Preoperative NT‐proBNP Predicts Midterm Outcome After Septal Myectomy
Author(s) -
Song Changpeng,
Wang Shengwei,
Guo Ying,
Zheng Xinxin,
Lu Jie,
Fang Xiaonan,
Wang Shuiyun,
Huang Xiaohong
Publication year - 2019
Publication title -
journal of the american heart association
Language(s) - English
Resource type - Journals
SCImago Journal Rank - 2.494
H-Index - 85
ISSN - 2047-9980
DOI - 10.1161/jaha.118.011075
Subject(s) - medicine , hazard ratio , interquartile range , cardiology , proportional hazards model , septal myectomy , brain natriuretic peptide , natriuretic peptide , coronary artery disease , heart failure , hypertrophic cardiomyopathy , surgery , confidence interval , obstructive cardiomyopathy
Background The prognostic value of N‐terminal pro–brain natriuretic peptide ( NT ‐pro BNP ) in patients with hypertrophic cardiomyopathy who underwent septal myectomy has not been well studied.
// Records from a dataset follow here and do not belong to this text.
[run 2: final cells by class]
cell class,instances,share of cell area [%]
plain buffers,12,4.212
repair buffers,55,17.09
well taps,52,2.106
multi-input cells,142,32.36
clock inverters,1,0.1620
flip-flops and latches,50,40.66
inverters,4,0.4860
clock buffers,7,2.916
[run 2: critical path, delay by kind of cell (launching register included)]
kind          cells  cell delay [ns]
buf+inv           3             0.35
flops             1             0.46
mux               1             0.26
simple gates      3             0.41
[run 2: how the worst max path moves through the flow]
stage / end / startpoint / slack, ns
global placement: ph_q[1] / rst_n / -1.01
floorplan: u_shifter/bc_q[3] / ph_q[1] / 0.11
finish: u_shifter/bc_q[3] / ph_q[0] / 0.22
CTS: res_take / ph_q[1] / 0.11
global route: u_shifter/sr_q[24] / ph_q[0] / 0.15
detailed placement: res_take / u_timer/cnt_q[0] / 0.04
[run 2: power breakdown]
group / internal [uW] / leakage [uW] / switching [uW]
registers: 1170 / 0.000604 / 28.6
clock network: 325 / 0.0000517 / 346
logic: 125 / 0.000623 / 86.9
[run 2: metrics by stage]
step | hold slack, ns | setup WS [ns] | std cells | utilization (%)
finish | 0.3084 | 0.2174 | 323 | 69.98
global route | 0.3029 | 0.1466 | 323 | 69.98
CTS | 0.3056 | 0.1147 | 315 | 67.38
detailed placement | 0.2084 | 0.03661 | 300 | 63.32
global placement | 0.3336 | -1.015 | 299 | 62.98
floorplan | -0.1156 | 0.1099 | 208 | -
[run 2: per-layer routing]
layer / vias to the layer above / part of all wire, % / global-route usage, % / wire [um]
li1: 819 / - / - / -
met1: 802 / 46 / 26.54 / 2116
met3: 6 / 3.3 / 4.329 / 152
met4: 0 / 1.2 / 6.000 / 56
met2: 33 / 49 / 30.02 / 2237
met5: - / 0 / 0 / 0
Methods and Results We retrospectively evaluated NT ‐pro BNP levels in 758 patients (46.1±13.8 years; median follow‐up, 936 days) who underwent septal myectomy in our center between March 2011 and April 2018. The median NT ‐pro BNP level was 1450.5 (interquartile range 682.6‐2649.5) pg/mL. Overall, 22 (2.9%) patients died during follow‐up; of these, 86.4% were cardiovascular deaths. The 3‐year survival free from all‐cause mortality by tertile was 95.2% (95% CI 91.1% to 97.4%; NT ‐pro BNP >2080 pg/mL), 98.3% (95% CI 94.6% to 99.5%; NT ‐pro BNP , 947‐2080 pg/mL), and 99.2% (95% CI , 94.4% to 99.9%; NT ‐pro BNP <947 pg/mL). The 3‐year survival rate free from cardiovascular mortality by tertiles was 95.2% in the highest tertile, 98.8% in the middle tertile, and 99.2% in the lowest tertile. Cox regression analysis indicated that Ln( NT ‐pro BNP ) was a significantly independent predictor of all‐cause mortality (hazard ratio 2.380, 95% CI 1.356‐4.178, P =0.003) and cardiovascular mortality (hazard ratio 2.788, 95% CI 1.450‐5.362, P =0.002). In addition, concomitant coronary artery bypass grafting for coronary artery disease was also an independent predictor of cardiovascular mortality (hazard ratio 5.178, 95% CI 1.597‐16.789, P =0.006). Conclusions Increased preoperative NT ‐pro BNP level is a strong predictor of midterm mortality in patients undergoing septal myectomy.